March 25, 2007|Mark Magnier | Times Staff Writer

BEIJING — The Chinese Communist Party announced Saturday that it had chosen an economic reformer and rising star to oversee Shanghai, replacing an official who was ousted in a corruption scandal.

The promotion of Xi Jinping to Shanghai party secretary was revealed in a one-sentence statement from the New China News Agency. It gave no details on when Xi was named, although rumors of the move have been circulating. Xi most recently served as party secretary for the booming province of Zhejiang south of Shanghai.
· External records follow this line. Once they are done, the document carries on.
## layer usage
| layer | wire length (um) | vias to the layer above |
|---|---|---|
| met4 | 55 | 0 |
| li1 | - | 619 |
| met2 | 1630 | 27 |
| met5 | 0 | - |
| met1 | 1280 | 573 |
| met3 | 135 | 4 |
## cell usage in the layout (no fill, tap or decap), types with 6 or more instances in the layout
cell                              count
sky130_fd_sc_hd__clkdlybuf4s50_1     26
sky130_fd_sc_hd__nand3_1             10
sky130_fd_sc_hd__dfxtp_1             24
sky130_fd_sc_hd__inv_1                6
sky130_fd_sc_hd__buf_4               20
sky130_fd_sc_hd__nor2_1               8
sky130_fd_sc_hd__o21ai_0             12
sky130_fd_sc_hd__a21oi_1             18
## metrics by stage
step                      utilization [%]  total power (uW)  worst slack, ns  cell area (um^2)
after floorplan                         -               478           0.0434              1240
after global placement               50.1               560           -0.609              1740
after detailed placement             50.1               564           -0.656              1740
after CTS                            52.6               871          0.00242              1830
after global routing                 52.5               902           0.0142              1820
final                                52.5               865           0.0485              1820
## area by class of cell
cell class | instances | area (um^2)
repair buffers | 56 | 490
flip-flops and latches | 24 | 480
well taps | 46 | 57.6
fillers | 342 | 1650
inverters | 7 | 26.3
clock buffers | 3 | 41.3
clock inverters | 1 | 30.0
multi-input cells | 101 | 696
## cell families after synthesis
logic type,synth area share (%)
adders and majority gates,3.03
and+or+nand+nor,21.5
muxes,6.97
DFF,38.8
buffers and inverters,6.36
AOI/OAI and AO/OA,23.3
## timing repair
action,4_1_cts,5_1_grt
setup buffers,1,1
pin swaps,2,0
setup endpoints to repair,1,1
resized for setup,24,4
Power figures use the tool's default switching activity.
File: config.mk
export PLATFORM = sky130hd
export DESIGN_NAME = gpu_bg_block_sequencer
export DESIGN_NICKNAME = d
export VERILOG_FILES = /design/src/rtl/gpu_bg_block_sequencer.sv
export SDC_FILE = /design/constraint.sdc
export NUM_CORES = 1
export LEC_CHECK = 0
export BUFFER_PORTS_ARGS = -buffer_cell sky130_fd_sc_hd__clkbuf_2
export CAP_MARGIN = 10
export CORE_AREA = 2 2 443 445
export CTS_BUF_LIST = sky130_fd_sc_hd__clkbuf_8
export CTS_CLUSTER_DIAMETER = 30
export DETAILED_ROUTE_END_ITERATION = 8
export DIE_AREA = 0 0 445 447
export GPL_TIMING_DRIVEN = 0
export MAX_ROUTING_LAYER = met4
export PLACE_DENSITY = 0.31
export REMOVE_ABC_BUFFERS = 1
export SLEW_MARGIN = 25
export SYNTH_ARGS = -nofsm -noshare
export SYNTH_HDL_FRONTEND = slang
export SYNTH_SLANG_ARGS = --single-unit
File: constraint.sdc
create_clock -name clk -period 1.9 [get_ports clk]
set_input_delay 0.19 -clock clk [delete_from_list [all_inputs] [get_ports clk]]
set_output_delay 0.19 -clock clk [all_outputs]
set_load 0.02 [all_outputs]
**config.mk**
```make
export PLATFORM = sky130hd
export DESIGN_NAME = l2_tcdm_bank_arbiter
export DESIGN_NICKNAME = d
export VERILOG_FILES = /design/src/rtl/l2_tcdm_pkg.sv /design/src/rtl/rr_arb_2.sv /design/src/rtl/l2_tcdm_bank_arbiter.sv
export SDC_FILE = /design/constraint.sdc
export NUM_CORES = 1
export LEC_CHECK = 0
export BUFFER_PORTS_ARGS = -buffer_cell sky130_fd_sc_hd__buf_2
export CORE_AREA = 5 5 108 110
export CTS_BUF_LIST = sky130_fd_sc_hd__clkbuf_8
export CTS_CLUSTER_DIAMETER = 30
export DETAILED_ROUTE_END_ITERATION = 6
export DIE_AREA = 0 0 113 115
export MAX_ROUTING_LAYER = met4
export PLACE_DENSITY = 0.45
export SKIP_LAST_GASP = 1
export SLEW_MARGIN = 40
export SYNTH_ARGS = -nofsm -noshare
export SYNTH_HDL_FRONTEND = slang
export SYNTH_HIERARCHICAL = 1
export SYNTH_SLANG_ARGS = --single-unit
```
**constraint.sdc**
```tcl
create_clock -name clk_i -period 1.8 [get_ports clk_i]
set_input_delay 0.09 -clock clk_i [delete_from_list [all_inputs] [get_ports clk_i]]
set_output_delay 0.09 -clock clk_i [all_outputs]
set_load 0.005 [all_outputs]
```
**src/rtl/l2_tcdm_pkg.sv**
```systemverilog
// Shared types and constants for the L2 TCDM bank arbiter.
package l2_tcdm_pkg;

    localparam int DW = 32;

    localparam logic        OPC_OK    = 1'b0;
    localparam logic        OPC_ERR   = 1'b1;
    localparam logic [31:0] ERR_RDATA = 32'hBADACCE5;

    // One TCDM request as seen by the bank
    typedef struct packed {
        logic [31:0]     add;
        logic            wen;
        logic [DW-1:0]   wdata;
        logic [DW/8-1:0] be;
    } tcdm_req_t;

endpackage

```
**src/rtl/rr_arb_2.sv**
```systemverilog
// Two-way round-robin arbiter; rr_q remembers the last conflict winner.
module rr_arb_2 (
    input  logic       clk_i,
    input  logic       rst_i,
    input  logic [1:0] req_i,
    output logic [1:0] gnt_o
);

    logic rr_q;
    logic rr_d;

    // Sole requester always wins; on conflict the one not granted last wins
    always_comb begin
        gnt_o = 2'b00;
        rr_d  = rr_q;
        case (req_i)
            2'b01: gnt_o = 2'b01;
            2'b10: gnt_o = 2'b10;
            2'b11: begin
                gnt_o = rr_q ? 2'b01 : 2'b10;
                rr_d  = ~rr_q;
            end
            default: gnt_o = 2'b00;
        endcase
    end

    // Pointer resets to 1 so master 0 wins the first conflict
    always_ff @(posedge clk_i) begin
        if (rst_i) rr_q <= 1'b1;
        else       rr_q <= rr_d;
    end

endmodule

```
**src/rtl/l2_tcdm_bank_arbiter.sv**
```systemverilog
// Arbitrates the JTAG lint master (m0) and the priority master (m1) onto one
// single-port L2 SRAM bank; responses come back one cycle after the grant.
// Optional macro L2_ADDR_CHECK_EN: out-of-bank addresses are granted but not
// sent to the SRAM, and answer with an error response instead.
module l2_tcdm_bank_arbiter #(
    parameter int          MEM_AW    = 6,
    parameter int          DW        = 32,
    parameter logic [31:0] BASE_ADDR = 32'h1C00_0000
) (
    input  logic              clk_i,
    input  logic              rst_i,
    input  logic              m0_req_i,
    input  logic [31:0]       m0_add_i,
    input  logic              m0_wen_i,
    input  logic [DW-1:0]     m0_wdata_i,
    input  logic [DW/8-1:0]   m0_be_i,
    output logic              m0_gnt_o,
    output logic              m0_r_valid_o,
    output logic [DW-1:0]     m0_r_rdata_o,
    output logic              m0_r_opc_o,
    input  logic              m1_req_i,
    input  logic [31:0]       m1_add_i,
    input  logic              m1_wen_i,
    input  logic [DW-1:0]     m1_wdata_i,
    input  logic [DW/8-1:0]   m1_be_i,
    output logic              m1_gnt_o,
    output logic              m1_r_valid_o,
    output logic [DW-1:0]     m1_r_rdata_o,
    output logic              m1_r_opc_o,
    output logic              mem_csn_o,
    output logic              mem_wen_o,
    output logic [MEM_AW-1:0] mem_addr_o,
    output logic [DW-1:0]     mem_wdata_o,
    output logic [DW/8-1:0]   mem_be_o,
    input  logic [DW-1:0]     mem_rdata_i
);

    import l2_tcdm_pkg::*;

    logic [1:0] req;
    logic [1:0] gnt;
    tcdm_req_t  sel;
    logic       in_range;
    logic       hit;

    logic       resp_vld_q, resp_vld_d;
    logic       resp_id_q,  resp_id_d;
    logic       resp_rd_q,  resp_rd_d;
    logic       resp_err_q, resp_err_d;

    logic          rsp_vld;
    logic [DW-1:0] rsp_rdata;
    logic          rsp_opc;
    logic          unused_addr_bits;

    // No new access is granted while reset is held
    assign req = {m1_req_i, m0_req_i} & {2{~rst_i}};

    rr_arb_2 u_arb (
        .clk_i (clk_i),
        .rst_i (rst_i),
        .req_i (req),
        .gnt_o (gnt)
    );

    assign m0_gnt_o = gnt[0];
    assign m1_gnt_o = gnt[1];

    // Select the granted master's request
    always_comb begin
        if (gnt[1]) sel = '{add: m1_add_i, wen: m1_wen_i, wdata: m1_wdata_i, be: m1_be_i};
        else        sel = '{add: m0_add_i, wen: m0_wen_i, wdata: m0_wdata_i, be: m0_be_i};
    end

`ifdef L2_ADDR_CHECK_EN
    localparam logic [32:0] ADDR_END = {1'b0, BASE_ADDR} + (33'd4 << MEM_AW);
    assign in_range = ({1'b0, sel.add} >= {1'b0, BASE_ADDR}) && ({1'b0, sel.add} < ADDR_END);
`else
    assign in_range = 1'b1;
`endif

    assign hit = (|gnt) & in_range;
    // Byte-offset bits never matter; upper bits only matter with the range check
    assign unused_addr_bits = ^{sel.add[31:MEM_AW+2], sel.add[1:0]};

    // SRAM pins: idle values unless an in-range access is granted
    always_comb begin
        mem_csn_o   = 1'b1;
        mem_wen_o   = 1'b1;
        mem_addr_o  = '0;
        mem_wdata_o = '0;
        mem_be_o    = '0;
        if (hit) begin
            mem_csn_o   = 1'b0;
            mem_wen_o   = sel.wen;
            mem_addr_o  = sel.add[MEM_AW+1:2];
            mem_wdata_o = sel.wdata;
            mem_be_o    = sel.be;
        end
    end

    // Next-state of the response tracker
    always_comb begin
        resp_vld_d = |gnt;
        resp_id_d  = gnt[1];
        resp_rd_d  = sel.wen;
        resp_err_d = (|gnt) & ~in_range;
    end

    // Response tracker; reset drops any pending response
    always_ff @(posedge clk_i) begin
        if (rst_i) begin
            resp_vld_q <= 1'b0;
            resp_id_q  <= 1'b0;
            resp_rd_q  <= 1'b0;
            resp_err_q <= 1'b0;
        end else begin
            resp_vld_q <= resp_vld_d;
            resp_id_q  <= resp_id_d;
            resp_rd_q  <= resp_rd_d;
            resp_err_q <= resp_err_d;
        end
    end

    assign rsp_vld = resp_vld_q & ~rst_i;

`ifdef L2_ADDR_CHECK_EN
    assign rsp_rdata = resp_err_q ? ERR_RDATA : (resp_rd_q ? mem_rdata_i : '0);
    assign rsp_opc   = resp_err_q ? OPC_ERR : OPC_OK;
`else
    assign rsp_rdata = resp_rd_q ? mem_rdata_i : '0;
    assign rsp_opc   = OPC_OK;
`endif

    // Route the response to the master that owns it; the other sees zeros
    always_comb begin
        m0_r_valid_o = rsp_vld & ~resp_id_q;
        m1_r_valid_o = rsp_vld &  resp_id_q;
        m0_r_rdata_o = m0_r_valid_o ? rsp_rdata : '0;
        m1_r_rdata_o = m1_r_valid_o ? rsp_rdata : '0;
        m0_r_opc_o   = m0_r_valid_o & rsp_opc;
        m1_r_opc_o   = m1_r_valid_o & rsp_opc;
    end

endmodule
```
# Word level (Yosys, flattened, before mapping)
# Index checks and enable logic that the tools add are counted.
# word_totals
inputBits,174
regBits,4
elab_cells,26
out_inout_bits,114
# classes
n_bitwise,7
mux,11
n_eq_ne,3
reduce_logical,1
# ops
operator,n
32-bit 2-to-1 mux,4
45-bit 2-to-1 mux,1
6-bit 2-to-1 mux,1
2-bit one-hot mux with 3 select lines,1
2-bit equality test (second input constant),2
4-bit 2-to-1 mux,1
1-bit bitwise AND,3
1-bit NOT,3
2-bit bitwise AND,1
2-bit by 1-bit equality test with 1-bit output (second input constant),1
1-bit 2-to-1 mux,2
2-bit 2-to-1 mux,1
2-bit OR reduction,1

# Depth between registers and ports, before layout
# Gate-level depths: netlist of the first run.
# logic_depth
depth_word,6
ltp_mapped,6
depth_no_buf,4

# Modules after synthesis
# The synthesis of the first run kept the hierarchy.
# by_module_without_submodules
mod,instances,cells_each,area_per_inst_um2,seq_area_each_um2
l2_tcdm_bank_arbiter,1,143,1074.8,60.1
rr_arb_2,1,7,61.3,20.0

# Worst setup path before layout of the first run
# Ideal clock, no wire load.
# synth_path
kind,reg-to-output
startpoint,register u_arb.rr_q
endpoint,output port mem_addr_o[0]
path_buffers,2
path_slack_ps,438
path_stages_with_launch,7
required_time_ps,1710
arrival_time_ps,1272
path_cell_list,dfxtp_1 -> inv_1 -> a21boi_0 -> nor2b_1 -> buf_2 -> buf_2 -> a22o_1
# synth_via
elab_chain_len,4
elab_cells_between_ends,5
classes_between,4 x mux; 1 x reduce/logical
# synth_lines
element,line_no,rtl
"start, declared",rr_arb_2.sv:9,logic rr_q;
"start signal, assigned",rr_arb_2.sv:30,else rr_q <= rr_d;
2-bit 2-to-1 mux,rr_arb_2.sv:20,gnt_o = rr_q ? 2'b01 : 2'b10;
2-bit one-hot mux with 3 select lines,rr_arb_2.sv:16,case (req_i)
net m0_gnt_o,l2_tcdm_bank_arbiter.sv:17,"output logic m0_gnt_o,"
2-bit OR reduction,n/a,
6-bit 2-to-1 mux,l2_tcdm_bank_arbiter.sv:93,if (hit) begin
"end, declared",l2_tcdm_bank_arbiter.sv:32,"output logic [MEM_AW-1:0] mem_addr_o,"
# The timed path passes the listed nets, and every way through them passes these cells.

# Worst setup path after layout of the first run
# layout_path
startpoint,register u_arb.rr_q
endpoint,output port mem_wdata_o[0]
# layout_via
elab_chain_len,4
elab_cells_between_ends,5
classes_between,4 x mux; 1 x reduce/logical
# layout_lines
element,line_no,rtl
2-bit 2-to-1 mux *,rr_arb_2.sv:20,
2-bit one-hot mux with 3 select lines *,rr_arb_2.sv:16,
45-bit 2-to-1 mux or 2-bit OR reduction (tied branches),n/a,
32-bit 2-to-1 mux *,l2_tcdm_bank_arbiter.sv:93,
"end, declared",l2_tcdm_bank_arbiter.sv:33,"output logic [DW-1:0] mem_wdata_o,"
# Mark *: on every way between the ends. The rest lies on a longest branch, timed or not.

==> flow_metrics.py, run 1 <==
metrics = {
    "outcome": {
        "status": "completed",
    },
    "placed_design": {
        "dp_slack_ns": 0.08327,
        "gp_congestion": 0.8703,
        "port_buffers": 233,
        "place_hpwl_um": 5578,
    },
    "clock_network": {
        "cts_buffer_depth": 2,
        "ctsRootBufferMaster": "clkbuf_8",
        "holdBufCountCts": 0,
        "cts_buffers": 3,
        "post_cts_buffers": 0,
        "cts_max_level": 1,
        "clk_pin_slew_worst_paths_ns": 0.03,
        "clock_sinks": 4,
        "clk_latency_ns": 0.22,
        "cts_tree": "built",
    },
    "floorplanning": {
        "die_width_um": 113,
        "num_rows": 38,
        "core_area_sq_um": 10600,
        "start_util_pct": 10.72,
        "pin_count": 288,
        "die_h_um": 115,
        "die_area_sq_um": 13000,
    },
    "sta": {
        "fmax_ghz": 0.6035,
        "setup_ws_ns": 0.1429,
        "rsz0062_at_grt": "false",
        "finalSetupTns_ns": 0,
        "finalCritPeriodShare_pct": 92.06,
        "final-hold-violation-count": 0,
        "fin_skew_ns": 0.0009730,
        "final.min_clock_period_ns": 1.657,
        "setup_viol": 0,
        "slew_violations": 0,
    },
    "yosys": {
        "postSynth.asyncResetShare_pct": 0,
        "synth-warning-count": 6,
        "synth_area_sq_um": 1136,
        "yosysUniqueCellTypes": 20,
        "yosysTopAreaCellShare_pct": 35.24,
        "synth_mux_area_share_pct": 0.8811,
        "synth_compound_area_share_pct": 35.57,
        "yosys_most_used_dff": "dfxtp_1",
        "synth_top_family_by_area": "simple AND/OR/NAND/NOR gates",
        "synth_common_cells": "and2_1 (64), a22o_1 (42), buf_2 (10), buf_6 (6), dfxtp_1 (4)",
        "synth_area_leader_cell": "and2_1",
        "synth.most_common_cell": "and2_1",
        "synthAdderAreaFrac_pct": 0,
        "syn_area_per_cell_sq_um": 7.574,
        "synth_xor_area_share_pct": 0,
        "synth_edf_count": 0,
        "ys_ff_latch": 4,
        "synth.area.top_cells": "and2_1 (35%), a22o_1 (32%), dfxtp_1 (7.0%), buf_6 (5.9%), buf_2 (4.4%)",
        "synthCells": 150,
        "yosysSeqAreaShare_pct": 7.048,
        "synthSimpleGateAreaFrac_pct": 43.83,
    },
    "global_routing": {
        "grt_start_max_net_pins": 48,
        "grt_pass1_wl_um": 9473,
        "grt_antenna_before_repair": 1,
        "overflow": 0,
        "grt_pass1_vias": 2028,
        "grt_usage_pct": 9.193,
    },
    "worst_hold_path": {
        "hold_path_class": "in2reg",
    },
    "worst_setup_path": {
        "path_max_fanout": 21,
        "cp-end-kind": "output pin",
        "critPathKind": "reg2out",
        "crit_arrival_ns": 1.57,
        "crit_required_ns": 1.71,
        "startpoint_type": "register",
    },
    "route": {
        "routed_via_density": 3.868,
        "drc": 0,
        "drtIter0Drc": 29,
        "vias": 1992,
        "totalWireLength_um": 6637,
        "dr.pass1.iters": 4,
        "wire_per_inst_um": 12.89,
        "ant_nets": 0,
    },
    "layout": {
        "area_growth_pct": 119.3,
        "layout.nets": 550,
        "drive_gt1_share_pct": 65.78,
    },
    "pwr": {
        "combPwrFrac_pct": 57.0,
        "seqPwrFrac_pct": 14.6,
        "intPower_uw": 461.0,
        "leakage_uw": 0.001598,
        "p_sw_share_pct": 31.08,
        "p_per_area_nw_per_um2": 268.5,
        "pwr-share-clk_pct": 28.4,
        "peakVddDrop_mv": 0.1506,
        "power_switching_uw": 207.9,
    },
    "job": {
        "maxCapViolations": 0,
    },
}
==> power by group through the flow <==
stage          logic, uW  registers, uW  clock network, uW
5_1_grt              424           98.6                205
2_1_floorplan        138           97.7                  0
6_report             381           97.8                190
3_3_place_gp         373           98.7                  0
3_5_place_dp         379           99.0                  0
4_1_cts              380           97.8                196
==> final cells by class <==
cell class | instances | area, sq um
inverters | 2 | 7.507
flip-flops and latches | 4 | 80.08
well taps | 140 | 175.2
fillers | 1176 | 8112
clock buffers | 3 | 41.29
diodes | 1 | 2.502
repair buffers | 238 | 1246
multi-input cells | 127 | 938.4
==> final timing paths <==
path                    from              to  cells after the start  slack, ns
setup reg to reg  u_arb/rr_q       resp_rd_q                      4       0.61
hold / removal      m0_wen_i       resp_rd_q                      3       0.14
hold reg to reg   u_arb/rr_q      u_arb/rr_q                      2       0.61
setup / recovery  u_arb/rr_q  mem_wdata_o[0]                      6       0.14
==> cells in the final DEF (no fill, tap or decap) <==
cell type and count:
buf_2 233, and2_1 64, a22o_1 42, dfxtp_1 4, nor2_1 3, clkbuf_8 3, nor2b_1 2, and2b_1 2
inv_1 2, a21oi_1 2, conb_1 2, buf_12 2, buf_4 2, diode_2 1, nor2b_4 1, and3b_1 1
and4b_4 1, nor3b_1 1, and4bb_4 1, mux2i_1 1, clkbuf_16 1, a21boi_1 1, a21boi_4 1, and3_1 1
o21bai_2 1
==> logic make-up (layout without fill, tap and decap cells) <==
logic type      count (synthesis)  count (layout)
compound gates                 47              47
buf+inv                        20             243
flops                           4               4
mux                             1               1
other cells                     1               3
simple gates                   77              77
==> stage by stage <==
step                instance area, sq um  hold slack [ns]  power [uW]  std cells  utilization, %
floorplan                           1140           0.1624       235.6        151               -
global placement                    2422           0.3729       471.8        510           22.85
detailed placement                  2422           0.3691       477.8        510           22.85
CTS                                 2464           0.1422       674.3        513           23.24
global route                        2491           0.1739       727.7        515           23.50
finish                              2491           0.1356       668.9        515           23.50
==> flip-flops by register name, indices dropped and copies added (netlist names) <==
signal,flops
resp_id_q,1
resp_rd_q,1
resp_vld_q,1
u_arb/rr_q,1
==> worst max-delay path, stage by stage (launching register included) <==
cell and delay, ns:
dfxtp_1 0.39, inv_1 0.06, a21boi_1 0.19, nor2b_4 0.24, clkbuf_16 0.21, a22o_1 0.14, buf_2 0.11
==> routing by layer <==
| metal | vias up | share of wire [%] | GRT usage (%) |
|---|---|---|---|
| met1 | 851 | 36 | 9.575 |
| met3 | 5 | 14 | 2.421 |
| met5 | - | 0 | - |
| met2 | 157 | 49 | 16.55 |
| li1 | 979 | - | - |
| met4 | 0 | 1.5 | 3.606 |
==> repair_timing <==
item                                    in CTS  in global routing
resized for setup                            1                  0
gates cloned                                 0                  1
endpoints found under the setup margin       4                  1
Power figures use the tool's default switching activity.
==> run 2, diff against run 1 <==
--- a/config.mk
+++ b/config.mk
@@ -13,6 +13,7 @@
 export DIE_AREA = 0 0 113 115
 export MAX_ROUTING_LAYER = met4
 export PLACE_DENSITY = 0.45
+export RECOVER_POWER = 25
 export SKIP_LAST_GASP = 1
 export SLEW_MARGIN = 40
 export SYNTH_ARGS = -nofsm -noshare
==> run 2 against run 1 <==
Final area down 0.80%; non-clock buffer count unchanged; cell count unchanged; die area unchanged; clock skew about the same; sequential power about the same; routed wire length about the same; worst setup slack about the same; register-to-register slack about the same; sequential cell count unchanged; critical endpoint unchanged; highest routed layer unchanged.
==> flow_metrics.py, run 2 (synthesis results as in run 1) <==
metrics = {
    "outcome": {
        "status": "completed",
    },
    "pwr": {
        "peakVddDrop_mv": 0.1569,
        "seqPwrFrac_pct": 14.6,
        "power_switching_uw": 207.9,
        "p_sw_share_pct": 31.13,
        "p_per_area_nw_per_um2": 270.3,
        "pwr-share-clk_pct": 28.4,
        "leakage_uw": 0.001539,
        "intPower_uw": 459.9,
        "combPwrFrac_pct": 57.0,
    },
    "clock_network": {
        "clk_pin_slew_worst_paths_ns": 0.03,
        "clk_latency_ns": 0.22,
        "clock_sinks": 4,
        "cts_tree": "built",
        "post_cts_buffers": 0,
        "holdBufCountCts": 0,
        "cts_buffer_depth": 2,
        "cts_max_level": 1,
        "ctsRootBufferMaster": "clkbuf_8",
        "cts_buffers": 3,
    },
    "worst_setup_path": {
        "r2r_end": "resp_rd_q",
        "critPathKind": "reg2out",
        "r2r-start": "u_arb/rr_q",
        "path_max_fanout": 21,
        "r2r_cells": 4,
        "cp-end-kind": "output pin",
        "startpoint_type": "register",
        "crit_required_ns": 1.71,
        "crit_arrival_ns": 1.57,
        "rrSetupSlack_ns": 0.61,
    },
    "worst_hold_path": {
        "hold_path_class": "in2reg",
        "min_from": "m0_wen_i",
        "holdPathStages": 3,
        "min_to": "resp_rd_q",
    },
    "route": {
        "ant_nets": 0,
        "drc": 0,
        "drtIter0Drc": 31,
        "wire_per_inst_um": 12.89,
        "vias": 1992,
        "routed_via_density": 3.868,
        "totalWireLength_um": 6638,
        "dr.pass1.iters": 4,
    },
    "layout": {
        "drive_gt1_share_pct": 62.03,
        "area_growth_pct": 117.5,
        "layout_commonest_cell": "buf_2",
        "multi_input_area_sq_um": 935.9,
        "layout.area.seq_sq_um": 80.08,
        "nFillCells": 1185,
        "layout.nets": 550,
        "mostFrequentLayoutCells": "buf_2 (219), and2_1 (63), a22o_1 (42), clkbuf_1 (14), dfxtp_1 (4)",
    },
    "placed_design": {
        "gp_congestion": 0.8703,
        "port_buffers": 233,
        "place_hpwl_um": 5578,
        "dp_slack_ns": 0.08327,
    },
    "sta": {
        "finalSetupTns_ns": 0,
        "slew_violations": 0,
        "fmax_ghz": 0.6035,
        "setup_viol": 0,
        "fin_skew_ns": 0.0009730,
        "rsz0062_at_grt": "false",
        "final.min_clock_period_ns": 1.657,
        "setup_ws_ns": 0.1429,
        "final-hold-violation-count": 0,
        "finalCritPeriodShare_pct": 92.06,
    },
    "floorplanning": {
        "core_area_sq_um": 10600,
        "num_rows": 38,
        "die_h_um": 115,
        "start_util_pct": 10.72,
        "die_area_sq_um": 13000,
        "pin_count": 288,
        "die_width_um": 113,
    },
    "global_routing": {
        "grtUsageMet2_pct": 16.55,
        "grt_start_max_net_pins": 48,
        "grt_pass1_vias": 2028,
        "overflow": 0,
        "grt_usage_pct": 9.193,
        "grt_antenna_before_repair": 1,
        "gr-max-usage-layer": "met2",
        "grt_use_met1_pct": 9.575,
        "grt_pass1_wl_um": 9473,
        "met3_usage_pct": 2.421,
    },
    "job": {
        "maxCapViolations": 0,
    },
}
run 2: critical path, cell delays in order (launching register included):
cell       delay [ns]
dfxtp_1          0.39
inv_1            0.06
a21boi_1         0.19
nor2b_4          0.24
clkbuf_16        0.21
a22o_1           0.14
buf_2            0.11
run 2: how the worst max path moves through the flow:
stage / end / startpoint / depth (start not counted) / slack [ns]
floorplan: mem_addr_o[0] / u_arb/rr_q / 6 / 0.44
global placement: mem_wdata_o[9] / rst_i / 7 / 0.14
detailed placement: mem_wdata_o[8] / rst_i / 7 / 0.08
CTS: mem_wdata_o[8] / u_arb/rr_q / 6 / 0.08
global route: mem_wdata_o[8] / u_arb/rr_q / 6 / 0.01
finish: mem_wdata_o[0] / u_arb/rr_q / 6 / 0.14
run 2: through the flow:
| step | instance area [sq um] | power [uW] | hold slack, ns | utilization, % | cells |
|---|---|---|---|---|---|
| 2_1_floorplan | 1140 | 235.6 | 0.1624 | - | 151 |
| 3_3_place_gp | 2422 | 471.8 | 0.3729 | 22.85 | 510 |
| 3_5_place_dp | 2422 | 477.8 | 0.3691 | 22.85 | 510 |
| 4_1_cts | 2464 | 674.3 | 0.1422 | 23.24 | 513 |
| 5_1_grt | 2471 | 726.5 | 0.1739 | 23.31 | 515 |
| 6_report | 2471 | 667.9 | 0.1356 | 23.31 | 515 |
**config.mk**
```make
export PLATFORM = sky130hd
export DESIGN_NAME = ws_systolic_array_flat
export DESIGN_NICKNAME = d
export VERILOG_FILES = /design/src/rtl/ws_systolic_array_if.sv /design/src/rtl/ws_systolic_array.sv /design/src/flat_wrapper.sv
export SDC_FILE = /design/constraint.sdc
export NUM_CORES = 2
export LEC_CHECK = 0
export ABC_AREA = 1
export ABC_CLOCK_PERIOD_IN_PS = 6460
export CORE_MARGIN = 2
export CORE_UTILIZATION = 55
export CTS_BUF_LIST = sky130_fd_sc_hd__clkbuf_8 sky130_fd_sc_hd__clkbuf_16
export CTS_CLUSTER_SIZE = 28
export DETAILED_ROUTE_END_ITERATION = 8
export HOLD_SLACK_MARGIN = 0.03
export PLACE_DENSITY = 0.72
export SYNTH_ARGS = -nofsm -noshare
export SYNTH_HDL_FRONTEND = slang
export SYNTH_SLANG_ARGS = --single-unit
```
**constraint.sdc**
```tcl
create_clock -name clk -period 6.46 [get_ports clk]
set_input_delay 1.615 -clock clk [delete_from_list [all_inputs] [get_ports clk]]
set_output_delay 1.615 -clock clk [all_outputs]
set_load 0.01 [all_outputs]
```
The appointment should help stabilize Shanghai politically and help it get back to business. Xi's predecessor, Chen Liangyu, was ousted last fall over charges that he allowed cronies to improperly use proceeds from social security funds for highway, real estate and other speculative investments.

The scandal has cast a pall over investments in China's richest and most international city and sent political shockwaves farther afield. Chen was a protege of former President Jiang Zemin, and the accusations against him were widely seen as a move by President Hu Jintao to strengthen party loyalty.

Chen has been detained, although no information has been released on what penalties he might face. State media have said at least nine former officials will be prosecuted in the case.

Xi, who has degrees in chemical engineering and law, is a so-called princeling, a child of former Chinese leaders who has benefited from his parents' connections and prestige. His father, Xi Zhongxun, was a significant figure in the 1949 Communist revolution.

Xi Jinping was named to the Shanghai position in part because he has experience on the front lines of economic reform, has good Communist Party connections and is an outsider in Shanghai, said He Hushang, professor of Communist Party history at People's University in Beijing.

"This is a good move," He said. "It promises to stabilize the Shanghai situation and resolve the overhang in advance of the 17th Party Congress" in October, a key date in China's political calendar.

Xi, 53, a member of the party's elite Central Committee, built his reputation as an economic reformer over several postings. Before serving as party boss in Zhejiang, Xi was governor of Fujian province near Hong Kong, where he was credited with attracting investment from Taiwan despite the political differences between the island and the mainland.

In Zhejiang, Xi stressed building regional links with Shanghai and the broader Yangtze River delta and spurred local industries to become more competitive, said Yang Jianwen, vice director of the Institute of National Economy at the Shanghai Academy of Social Sciences.

"Xi has a good strategic sense, sees the region as a whole and has good connections, all of which should benefit Shanghai in the next round of development," Yang said.

The party has been grooming Xi. In addition to a succession of high-profile posts, he headed a party delegation to North Korea in 2005 during one of Beijing's efforts to restart nuclear disarmament talks. But there was no indication he was involved in nuclear diplomacy.

Xi also knows U.S. Treasury Secretary Henry M. Paulson Jr. from Paulson's former role as chief executive of investment bank Goldman Sachs. Paulson started his trip to China in September by dining with Xi.

Yin Lijin in The Times' Beijing Bureau and Cao Jun in the Shanghai Bureau contributed to this report.